The reality of ice skating is undignified, hard on the backside and avoiding gaggles of teenage girls who couldn't possibly remain upright without 16 of their closest friends to hang on to.

I'm actually not too bad at ice skating. Papapotamus took me occasionally when I was little and while I often caused pile-ups on the rink, I think I do it more naturally now than say, The Rock Star, who, being 6'2", has further to fall.

This is the picture he would want me to post. Out of love and respect, I shall NOT post the one with his arms flailing every which way. It just wouldn't be sporting.

Quote of the Week

The Rock Star insisted on this as Quote of the Week. Christmas is a time of joy and giving; for making peace with one's fellow men. Supposedly.

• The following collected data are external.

Source: an optimization exercise on an open RTL-to-GDS flow (aim: small area and a short achievable clock period). Production flows keep margins and buffers that such runs may drop.
RTL that was checked went through simulation tests only; none was proved equivalent to the original.
No functional check of the RTL was part of runs 2 and 3.
Power figures rest on the tool's default switching activity, not on a simulated workload.

==> flow/design.v (outline; a module is shown in full before it is edited, if it fits) <==
// module SCPU: 988 lines
module SCPU(
    clk, rst_n, in_valid, instruction, MEM_out,
    busy, out_valid,
    out0, out1, out2, out3, out4, out5, out6, out7,
    out8, out9, out10, out11, out12, out13, out14, out15,
    WEN, ADDR, MEM_in
);
  // ...
==> flow/flow/run.sh <==
#!/bin/bash
# The standard layout (standard.sh, standard synthesis included), except that
# the input and output ports are buffered with plain buffers (buf_1) instead of
# the delay cells buffer_ports picks by default. The make output goes to
# standard.log; ORFS keeps each tool's own log under orfs/logs/.
set -euo pipefail
export BUFFER_PORTS_ARGS="-buffer_cell sky130_fd_sc_hd__buf_1"
bash standard.sh > standard.log 2>&1
==> flow/standard.sh <==
#!/bin/bash
# synth_recipe.tcl (not shown) runs the flow's synth.tcl, then flattens the netlist and writes it again
# the make line also repeats each setting of config.mk as NAME=value (left out here)
make -C /OpenROAD-flow-scripts/flow DESIGN_CONFIG=/design/flow/config.mk WORK_HOME=/design/flow/orfs CLKGATE_MAP_FILE= SYNTH_SCRIPT=/design/flow/synth_recipe.tcl "${@:-finish}"
==> flow/config.mk <==
export PLATFORM = sky130hd
export DESIGN_NAME = SCPU
export DESIGN_NICKNAME = SCPU
export VERILOG_FILES = /design/flow/design.v
export SDC_FILE = /design/flow/constraint.sdc
export NUM_CORES = 4
export LEC_CHECK = 0
export ABC_AREA = 1
export CAP_MARGIN = 20
export CORE_MARGIN = 2
export CORE_UTILIZATION = 40
export SETUP_SLACK_MARGIN = 4.0
export SLEW_MARGIN = 20
==> flow/constraint.sdc <==
create_clock -name core_clock -period 6.8 [get_ports {clk}]
set_input_delay 1.3600 -clock core_clock [delete_from_list [all_inputs] [get_ports {clk}]]
set_output_delay 1.3600 -clock core_clock [all_outputs]
set_load 0.01 [all_outputs]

The Rock Star and I weren't having a particularly good Monday. We'd been discussing, on our way to Tesco, the lack of good news of late. The US House of Representitives has just approved oil drilling in the ANWR. Big business seems to be able to get away with anything. So does big government. No one seems to have any respect for anything anymore. We were both feeling distinctly unfluffy when we walked into the store to find a mass of carolers warbling "O Little Town of Bethlehem", each in their own personal key. They were raising money for some charity or another, but unfortunately chose two teenage girls as collectors who's strategy was to chase after shoppers and yell, "Give us money!"

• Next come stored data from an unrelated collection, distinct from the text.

What follows belongs to an exercise in optimizing a design on an open flow for small area, a short achievable clock period and few clock cycles per item; a production flow would make more cautious choices. RTL that was checked went through simulation tests only; none was proved equivalent to the original. No functional check of the RTL was part of run 1.

==> flow/design.v (outline; a module is shown in full before it is edited, if it fits) <==
// module lzc: 22 lines
// module gen_lzc: 25 lines
// module lzc_4: 10 lines
// module int_div: 122 lines
// module ks_sub: 36 lines
// module ks_add: 34 lines
// module int_sqrt: 90 lines
// module fp_rnd: 240 lines
// module fp_add_head: 168 lines
// module fp_add_spec: 160 lines
// module fp_add_tail: 141 lines
// module fp_mul_head: 130 lines
// module fp_mul_tail: 174 lines
// module mul24: 1955 lines
// module fp_fma_s2: 291 lines
// module fp_fma_tail: 186 lines
// module fp_fma_add_head: 302 lines
// module fma_addsub: 35 lines
// module fp_div: 225 lines
// module fp_div_tail: 124 lines
// module fp_sqrt: 189 lines
// module fp_i2f: 155 lines
// module fp_f2i: 229 lines
// module fp_cmp: 154 lines
// module fp_classify: 113 lines
// module f2d: 146 lines
// module d2f: 153 lines
// module fp_top: 986 lines
module fp_top
#(
    parameter fp_pkg::fp_format_e  FP_FORMAT   = fp_pkg::FP32,
    parameter fp_pkg::int_format_e INT_FORMAT  = fp_pkg::INT32,
    parameter logic        RISCV_MODE  = 1'b0
)
(
    input clk_i,
    input rst_i,
    input start_i,
    output logic ready_o,
    input [63:0] a_i,
    input [63:0] b_i,
    input [63:0] c_i,
    input fp_pkg::roundmode_e rnd_i,
    input fp_pkg::float_op_e op_i,
    input [1:0] op_modify_i,
    output logic [63:0] result_o,
    output logic valid_o,
    output fp_pkg::status_t flags_o
);
  // ...
==> flow/flow/run.sh <==
#!/bin/bash
set -euo pipefail
bash standard.sh SETUP_SLACK_MARGIN=6.5 finish > flow_make.log 2>&1
==> flow/standard.sh <==
#!/bin/bash
# synth_recipe.tcl (not shown) runs the flow's synth.tcl, then flattens the netlist and writes it again
# the make line also repeats each setting of config.mk as NAME=value (left out here)
make -C /OpenROAD-flow-scripts/flow DESIGN_CONFIG=/design/flow/config.mk WORK_HOME=/design/flow/orfs CLKGATE_MAP_FILE= SYNTH_SCRIPT=/design/flow/synth_recipe.tcl "${@:-finish}"
==> flow/config.mk <==
export PLATFORM = sky130hd
export DESIGN_NAME = fp_top
export DESIGN_NICKNAME = fp_top
export VERILOG_FILES = /design/flow/design.v
export SDC_FILE = /design/flow/constraint.sdc
export NUM_CORES = 8
export LEC_CHECK = 0
export ABC_AREA = 1
export CAP_MARGIN = 20
export CORE_MARGIN = 2
export CORE_UTILIZATION = 40
export SETUP_SLACK_MARGIN = 5
export SLEW_MARGIN = 20
==> flow/constraint.sdc <==
create_clock -name core_clock -period 20.0 [get_ports {clk_i}]
set_input_delay 4.0000 -clock core_clock [delete_from_list [all_inputs] [get_ports {clk_i}]]
set_output_delay 4.0000 -clock core_clock [all_outputs]
set_load 0.01 [all_outputs]
==> summary.txt, run 1 <==
worst reg2reg path endpoint=f_ashamt_q[1]; Worst EP arrival=9370 ps; commonest non-fill, non-tap cell in the layout=sky130_fd_sc_hd__nand2_1; cell family with the largest share of critical-path delay=simple AND/OR/NAND/NOR gates; highest attainable clock frequency=0.0748 GHz; peak-usage layer in the global routing report=met2; FF/Latch Area=about 12000 um2; Synth Area in Simple Gates=29.7%; y dimension of the die=530 um; compound-gate portion of the synthesized area=22.9%; total stage count of the critical path=40; final core utilization=a little under half; met3 global-route usage=6.49%; number of nets with antenna violations after routing=0; clock latency reported for the late side of the worst-skew pair=750 ps; area fraction of the dominant cell type after synthesis=about 15%; run status=timing/DRC/antenna clean; Critical Path Slowest Stage Cell=sky130_fd_sc_hd__nor3_1; adder and majority cell fraction of the synthesized area=16.8%; htree depth=3; net count reported at finish=19.6k; top library cells by usage in the layout, fill and taps aside=sky130_fd_sc_hd__nand2_1 (4277), sky130_fd_sc_hd__inv_1 (2197), sky130_fd_sc_hd__o21ai_0 (1818); critical register-to-register path startpoint=m_b_q[7]
==> module fp_add_head, before the edit <==
module fp_add_head
#(
    parameter fp_pkg::fp_format_e FP_FORMAT = fp_pkg::FP32
)
(
    input  [31:0] a_i,
    input  [31:0] b_i,
    input         sub_i,
    input  fp_pkg::roundmode_e rnd_i,
    output logic        sign_o,
    output logic [28:0] urpr_mant_o,
    output logic [7:0]  urpr_exp_o,
    output logic [4:0]  shamt_o,
    output logic        sticky_o
);
localparam int unsigned FP_WIDTH   = fp_pkg::fp_width(FP_FORMAT);
localparam int unsigned EXP_WIDTH  = fp_pkg::exp_bits(FP_FORMAT);
localparam int unsigned MANT_WIDTH = fp_pkg::man_bits(FP_FORMAT);
localparam R_IND = {1'b1, {EXP_WIDTH{1'b1}}, 1'b1, {MANT_WIDTH-1{1'b0}}};
function logic sign(input logic [FP_WIDTH-1:0] val);
    sign = val[FP_WIDTH-1];
endfunction
function logic [EXP_WIDTH-1:0] exp(input logic [FP_WIDTH-1:0] val);
    exp = val[FP_WIDTH-2-:EXP_WIDTH];
endfunction
function logic [MANT_WIDTH-1:0] mant(input logic [FP_WIDTH-1:0] val);
    mant = val[FP_WIDTH-2-EXP_WIDTH:0];
endfunction
function logic is_minus(input logic [FP_WIDTH-1:0] val);
    is_minus = sign(val);
endfunction
function logic is_normal(input logic [FP_WIDTH-1:0] val);
    is_normal = (exp(val) >= 1) && (exp(val) <= (2**EXP_WIDTH-2));
endfunction
function logic is_subnormal(input logic [FP_WIDTH-1:0] val);
    is_subnormal = (exp(val) == 0) && (mant(val) != 0);
endfunction
function logic is_zero(input logic [FP_WIDTH-1:0] val);
    is_zero = val[FP_WIDTH-2:0] == 0;
endfunction
function logic is_inf(input logic [FP_WIDTH-1:0] val);
    is_inf = exp(val) == (2**EXP_WIDTH-1) && mant(val) == 0;
endfunction
function logic is_nan(input logic [FP_WIDTH-1:0] val);
    is_nan = exp(val) == (2**EXP_WIDTH-1) && mant(val) != 0;
endfunction
function logic is_signalling(input logic [FP_WIDTH-1:0] val);
    is_signalling = exp(val) == (2**EXP_WIDTH-1) && mant(val) != 0 && !val[FP_WIDTH-2-EXP_WIDTH];
endfunction
function logic is_quiet(input logic [FP_WIDTH-1:0] val);
    is_quiet = exp(val) == (2**EXP_WIDTH-1) && val[FP_WIDTH-2-EXP_WIDTH];
endfunction
function logic is_canonical(input logic [FP_WIDTH-1:0] val);
    is_canonical = is_finite(val) | is_inf(val) | (exp(val) == (2**EXP_WIDTH-1) && val[FP_WIDTH-2-EXP_WIDTH]);
endfunction
function logic is_finite(input logic [FP_WIDTH-1:0] val);
    is_finite = is_zero(val) | is_subnormal(val) | is_normal(val);
endfunction
function fp_pkg::fp_info_t fp_info(input logic [FP_WIDTH-1:0] val);
    fp_pkg::fp_info_t info;
    info = '0;
    info.is_minus       = is_minus(val);
    info.is_normal      = is_normal(val);
    info.is_subnormal   = is_subnormal(val);
    info.is_zero        = is_zero(val);
    info.is_inf         = is_inf(val);
    info.is_nan         = is_nan(val);
    info.is_signalling  = is_signalling(val);
    info.is_canonical   = is_canonical(val);
    info.is_finite      = is_finite(val);
    info.is_quiet       = is_quiet(val);
    fp_info = info;
endfunction
typedef struct packed {
    logic sign;
    logic [EXP_WIDTH-1:0] exp;
    logic [MANT_WIDTH-1:0] mant;
} fp_encoding_t;
typedef struct packed {
    fp_encoding_t u_result;
    logic [1:0] rs;
    logic round_en;
    logic invalid;
    logic [1:0] exp_cout;
} uround_res_t;
typedef struct packed {
    fp_encoding_t result;
    fp_pkg::status_t flags;
} round_res_t;
typedef struct packed {
    logic sign;
    logic [EXP_WIDTH-1:0] exp;
    logic [2*MANT_WIDTH + 1:0] mant;
} fp_encoding_fma_t;
typedef struct packed {
    fp_encoding_fma_t u_result;
    logic [1:0] rs;
    logic round_en;
    logic invalid;
    logic [1:0] exp_cout;
} uround_res_fma_t;
logic exp_eq, exp_lt;
logic mant_lt;
logic lt;
logic [EXP_WIDTH-1:0]exp_diff;
logic [MANT_WIDTH + fp_pkg::GUARD_BITS:0]shifted_mant;
logic [MANT_WIDTH:0]bigger_mant;
logic urpr_s;
logic [MANT_WIDTH + fp_pkg::GUARD_BITS + 2:0] urpr_mant;
logic [EXP_WIDTH-1:0] urpr_exp;
fp_encoding_t a_decoded;
fp_encoding_t b_decoded;
logic [EXP_WIDTH:0] stickyindex;
logic [MANT_WIDTH:0] sigB;
logic [MANT_WIDTH:0] compressed_mant;
logic stickybit;
assign a_decoded = a_i;
assign b_decoded = b_i;
fp_pkg::fp_info_t a_info;
fp_pkg::fp_info_t b_info;
assign a_info = fp_info(a_i);
assign b_info = fp_info(b_i);
logic denormalA;
logic denormalB;
assign denormalA = (a_info.is_subnormal ^ b_info.is_subnormal) & a_info.is_subnormal;
assign denormalB = (a_info.is_subnormal ^ b_info.is_subnormal) & b_info.is_subnormal;
assign exp_eq = (a_decoded.exp == b_decoded.exp);
assign exp_lt = (a_decoded.exp < b_decoded.exp);
assign mant_lt = (a_decoded.mant < b_decoded.mant);
assign lt = exp_lt | (exp_eq & mant_lt);
assign exp_diff = lt? (b_decoded.exp - a_decoded.exp)
                    : (a_decoded.exp - b_decoded.exp);
assign shifted_mant = lt? ({{a_info.is_normal, a_decoded.mant},{fp_pkg::GUARD_BITS{1'b0}}} >> (denormalA ? exp_diff - 1 : exp_diff))
                        : ({{b_info.is_normal, b_decoded.mant},{fp_pkg::GUARD_BITS{1'b0}}} >> (denormalB ? exp_diff - 1 : exp_diff));
assign bigger_mant = lt? {b_info.is_normal, b_decoded.mant} : {a_info.is_normal, a_decoded.mant};
assign urpr_s = lt? sub_i ^ b_decoded.sign : a_decoded.sign;
assign urpr_mant = (a_decoded.sign ^ (sub_i ^ b_decoded.sign))? ({1'b0, bigger_mant,{fp_pkg::GUARD_BITS{1'b0}},1'b0} - {1'b0,shifted_mant,stickybit})
                                                            : ({1'b0, bigger_mant,{fp_pkg::GUARD_BITS{1'b0}},1'b0} + {1'b0,shifted_mant,stickybit});
assign urpr_exp = lt? b_decoded.exp : a_decoded.exp;
logic [$clog2(FP_WIDTH)-1:0] shamt;
lzc #(.WIDTH(MANT_WIDTH+fp_pkg::GUARD_BITS)) lzc_inst
(
    .a_i(urpr_mant[MANT_WIDTH + fp_pkg::GUARD_BITS + 1 : fp_pkg::GUARD_BITS - 1]),
    .cnt_o(shamt),
    .zero_o()
);
assign sigB = lt? {a_info.is_normal, a_decoded.mant} : {b_info.is_normal, b_decoded.mant};
genvar i;
generate
    for(i = 0; i <= MANT_WIDTH; i= i+1)
	begin : combine_sig
        assign compressed_mant[i] = |sigB[i:0];
	end
endgenerate
assign stickyindex = exp_diff - (fp_pkg::GUARD_BITS + 1);
always_comb
    if($signed(stickyindex) < $signed(0))
        stickybit = 1'b0;
    else if($signed(stickyindex) > $signed(MANT_WIDTH))
        stickybit = compressed_mant[MANT_WIDTH];
    else
        stickybit = compressed_mant[stickyindex];
assign sign_o = urpr_s;
assign urpr_mant_o = urpr_mant;
assign urpr_exp_o = urpr_exp;
assign shamt_o = shamt;
assign sticky_o = stickybit;
endmodule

Me: If you rattle that tin in my face again, you little slag, I swear to god I'll smack you.

The Rock Star: Erm, Merry Christmas.

Friday, December 16, 2005

The Lion, The Witch and The Wardrobe

The Rock Star and I hadn’t really intended to see The Lion, The Witch and the Wardrobe. Neither of us were fans of the book as children; in fact, I don’t think the Rock Star has ever picked it up. I was 8 or 9 or so when a girl whom I often played with loaned it to me, saying that it was “a book about Jesus.” I’ve never liked being told what a book was about before I read it and never really got into the series after reading the first one..

We ended up seeing it last night with The Girl, who’s back from drama school for holidays. We like seeing The Girl, because she’s the only person over here that we hang out with regularly that isn’t a complete headcase. She’s a refreshing presence in the EastEnder-character filled world of our acquaintances. At any rate, the three of us ended up sitting though Lewis’s best loved classic, now make flesh on celluloid. (Again.)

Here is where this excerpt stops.